Online poker in the United States received a boost this past week after the Department of Justice issued a issued a legal opinion stating that the 1961 Wire Act prohibited online betting only for sports events and contests, and not Internet games such as poker or lotteries.
The request for clarification of the Wire Act as well as its possible conflict with the Unlawful Internet Gambling Enforcement Act (UIEGA) came at the request of the states of New York and Illinois who are both seeking to use the internet for potential lottery sales.
The Federal Wire Act of 1961 which is one of the primary laws that prohibited any form of gambling by means of telecommunication methods that cross state lines or international borders. The UIGEA which was passed as part of the Safe Port act during President George W. Bush’s term, “prohibits gambling businesses from knowingly accepting payments in connection with the participation of another person in a bet or wager that involves the use of the Internet and that is unlawful under any federal or state law.” It does not outlaw online gaming, it merely prohibits the transactions for players to fund their accounts. Notable exceptions to the UIGEA’s reach are gambling events such as fantasy sports, inter-tribal and intra-state gaming.
Previously, the DOJ has aggressively enforced the prohibition on online poker using the Wire Act, creating the famous Black Friday and closing down three major online poker companies from operating in the United States: PokerStars, Full Tilt and Absolute Poker, stating that they had violated the act by servicing U.S. residents. Of those three companies, PokerStars is still the only one still in operation but only outside of the United States. Does this mean that the Black Friday ruling could be overturned?

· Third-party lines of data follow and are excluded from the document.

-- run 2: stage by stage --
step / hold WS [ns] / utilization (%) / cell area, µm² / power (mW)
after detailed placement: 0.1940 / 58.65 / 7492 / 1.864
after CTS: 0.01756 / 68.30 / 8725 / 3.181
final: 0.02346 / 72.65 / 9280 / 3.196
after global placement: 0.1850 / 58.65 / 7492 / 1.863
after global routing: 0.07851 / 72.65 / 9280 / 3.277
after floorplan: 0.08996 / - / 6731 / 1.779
## config.mk

```make
export PLATFORM = sky130hd
export DESIGN_NAME = tkc_control
export DESIGN_NICKNAME = d
export VERILOG_FILES = /design/src/rtl/tkc_control.v /design/src/rtl/tkc_sync.v
export VERILOG_INCLUDE_DIRS = /design/src /design/src/rtl
export SDC_FILE = /design/constraint.sdc
export NUM_CORES = 1
export LEC_CHECK = 0
export BUFFER_PORTS_ARGS = -buffer_cell sky130_fd_sc_hd__buf_2
export CORE_MARGIN = 8
export CORE_UTILIZATION = 47
export DETAILED_ROUTE_END_ITERATION = 8
export GPL_TIMING_DRIVEN = 0
export HOLD_SLACK_MARGIN = 0.15
export MAX_ROUTING_LAYER = met4
export PLACE_DENSITY = 0.76
export SETUP_SLACK_MARGIN = 0.5
export SLEW_MARGIN = 0
export SYNTH_ARGS = -nofsm -noshare
export SYNTH_HDL_FRONTEND = slang
export SYNTH_SLANG_ARGS = --single-unit
```

## constraint.sdc

```tcl
create_clock -name aclk -period 1.55 [get_ports aclk]
set_input_delay 0.155 -clock aclk [delete_from_list [all_inputs] [get_ports aclk]]
set_output_delay 0.155 -clock aclk [all_outputs]
set_load 0.01 [all_outputs]
```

Many governments are in desperate need of tax dollars but their citizens are not willing to accept tax hikes so therefore this leaves the governments looking to gambling as a source of new tax revenues. As we have seen in Canada, several State governments in the U.S. are seriously exploring the possibility of offering online gambling to its residents as a new source of revenue for their coffers. The states of California and Nevada and making progress to be allowed to offer internet poker some time in 2012. The Nevada Gaming Commission has approved some internet poker regulations on the 22nd of December and several companies are already seeking a license. Now what needs to be established is whether there will be a national framework where citizens of the entire United States can gamble against each other or whether it will be an intrastate framework where only citizens of a particular state can play against other citizens of that state. This will depend on the success of a Federal Bill in the upcoming year. It will be interesting to see where all of this leads in 2012.